Keeping in mind the ‘within India’ picture, the Hon’ble Supreme Court of India noticed that though the plaintiff had used the mark PRIUS first in the world in 1997 and gained certain amount of publicity since then across the world in relation thereto, it was able to use the mark in India only in 2010 and had filed an application for its registration in 2009 on a “proposed to be used” basis. Whereas, the defendant (Prius Auto Industries) had been using the mark in India since the year 2001 in respect of automobile parts and accessories and had obtained statutory rights over the same through registration in 2002.
The Apex court observed that the existence of trans-border reputation and claimed well-known nature for the mark PRIUS on or before the relevant date (i.e. the year 2001 when the defendant started using the mark) needed to be established, which was lacking in this case owing to ‘scanty’ evidence and/or absence of appreciable documentary proof. The Apex court also observed that knowledge of the said brand even among the relevant sections of the public was not prominent, due to inter alia, lack of internet connectivity/omnipresence of the world-wide-web back in 1997 when just two news items were published in print (in India) pursuant to the plaintiff’s launch of its PRIUS brand of cars in Japan.
The findings of the Apex court may have been different with the increasing penetration of internet in India if the facts of the case were to be assessed on the basis of contemporary records. With over 450 million internet users, India is the second largest online market, ranked only behind China.
The importance of having customers within a particular jurisdiction from a brand-specific perspective was also seen by the Apex Court as a key factor for establishing goodwill within that jurisdiction.
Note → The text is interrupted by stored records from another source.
===== flow/design.v =====
`timescale 1ns / 1ps
module sev_seg_decoder(
    input  [3:0] num_in,					 
    output reg [7:0] sev_seg_leds		 
    );
	 always @(num_in)
	 begin
		 case (num_in)			
			4'h0 		:	 sev_seg_leds[7:0] = 8'b10000001 ;
			4'h1 		:	 sev_seg_leds[7:0] = 8'b11110011 ;
			4'h2	 	:	 sev_seg_leds[7:0] = 8'b01001001 ;
			4'h3 		:	 sev_seg_leds[7:0] = 8'b01100001 ;
			4'h4 		:	 sev_seg_leds[7:0] = 8'b00110011;
			4'h5 		:	 sev_seg_leds[7:0] = 8'b00100101 ;
			4'h6 		:	 sev_seg_leds[7:0] = 8'b00000101 ;
			4'h7 		:	 sev_seg_leds[7:0] = 8'b11110001 ;
			4'h8 		:	 sev_seg_leds[7:0] = 8'b00000001 ;
			4'h9 		:	 sev_seg_leds[7:0] = 8'b00100001 ;
			4'hA 		:	 sev_seg_leds[7:0] = 8'b00010001 ;
			4'hB 		:	 sev_seg_leds[7:0] = 8'b00000111 ;
			4'hC 		:	 sev_seg_leds[7:0] = 8'b10001101 ;
			4'hD 		:	 sev_seg_leds[7:0] = 8'b01000011 ;
			4'hE 		:	 sev_seg_leds[7:0] = 8'b00001101 ;
			4'hF 		:	 sev_seg_leds[7:0] = 8'b00011101 ;	
		   default 	: 	 sev_seg_leds[7:0] = 8'b01111111 ;
		 endcase
	 end 
endmodule
`timescale 1ns / 1ps
module sev_seg_with_clk(
    input [3:0] num_1,  
    input [3:0] num_2,  
input clk,  
input reset,  
output  [7:0] sev_seg_leds,  
output  [5:0]led_disable,  
output  reg [1:0]led_enable  
    );
reg sel ;
assign led_disable = 6'b111111;  
always @ (posedge clk or posedge reset)  
begin
if (reset)  
begin
sel = 0 ;  
led_enable = 2'b11;  
end
else  
begin
sel = ~sel;  
if(sel == 1)
led_enable = 2'b10;  
else
led_enable = 2'b01;  
end
end
sev_seg_decoder decoder1(.num_in(sel ? num_1 : num_2), .sev_seg_leds(sev_seg_leds));
endmodule

===== flow/run.sh =====
#!/bin/bash
# OpenROAD 26Q1-2900-gdf79404cd8, Yosys 0.63+post, stock flow scripts
make -C /OpenROAD-flow-scripts/flow DESIGN_CONFIG=/design/flow/config.mk WORK_HOME=/design/flow/orfs finish

===== flow/config.mk =====
export PLATFORM = sky130hd
export DESIGN_NAME = sev_seg_with_clk
export DESIGN_NICKNAME = sev_seg_with_clk
export VERILOG_FILES = /design/flow/design.v
export SDC_FILE = /design/flow/constraint.sdc
export NUM_CORES = 4
export LEC_CHECK = 1
export CORE_AREA = 10 10 70 70
export DIE_AREA = 0 0 80 80

===== flow/constraint.sdc =====
current_design sev_seg_with_clk

set clk_period 2.7
set clk_io_pct 0.2

create_clock -name clk0 -period $clk_period [get_ports {clk}]

set non_clock_inputs [all_inputs -no_clocks]
set_input_delay [expr $clk_period * $clk_io_pct] -clock clk0 $non_clock_inputs
set_output_delay [expr $clk_period * $clk_io_pct] -clock clk0 [all_outputs]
This decision tells the story of an evolving IP jurisprudence in India which not only redefines trans-border reputation but also shows that IP jurisprudence manifests in sync with the business environment, and the changing economic landscape of India and associated policies. In the last couple of decades we witnessed the Indian judicial system adopting an approach that was aimed to develop a level playing field for foreign brand owners, who could not do business in India up till 1991 due to policy restrictions. In cases involving subsequent adoption of internationally used trade marks by Indian businesses, most of the decisions suggested presumption of bad faith on part of the defendants; rather than relying on a thorough inquiry, scrutiny and appreciation of evidence led by both the parties. This decision of the Apex court sets a new standard for testing of evidence to claim trans-border reputation in India. The decision relies on thorough inquiry and appreciation of relevant evidence to determine who has better rights or whether a case of passing off is made out on the basis of prior adoption in another jurisdiction, alleged trans-border reputation in India and/or ‘well-known’ nature of the mark.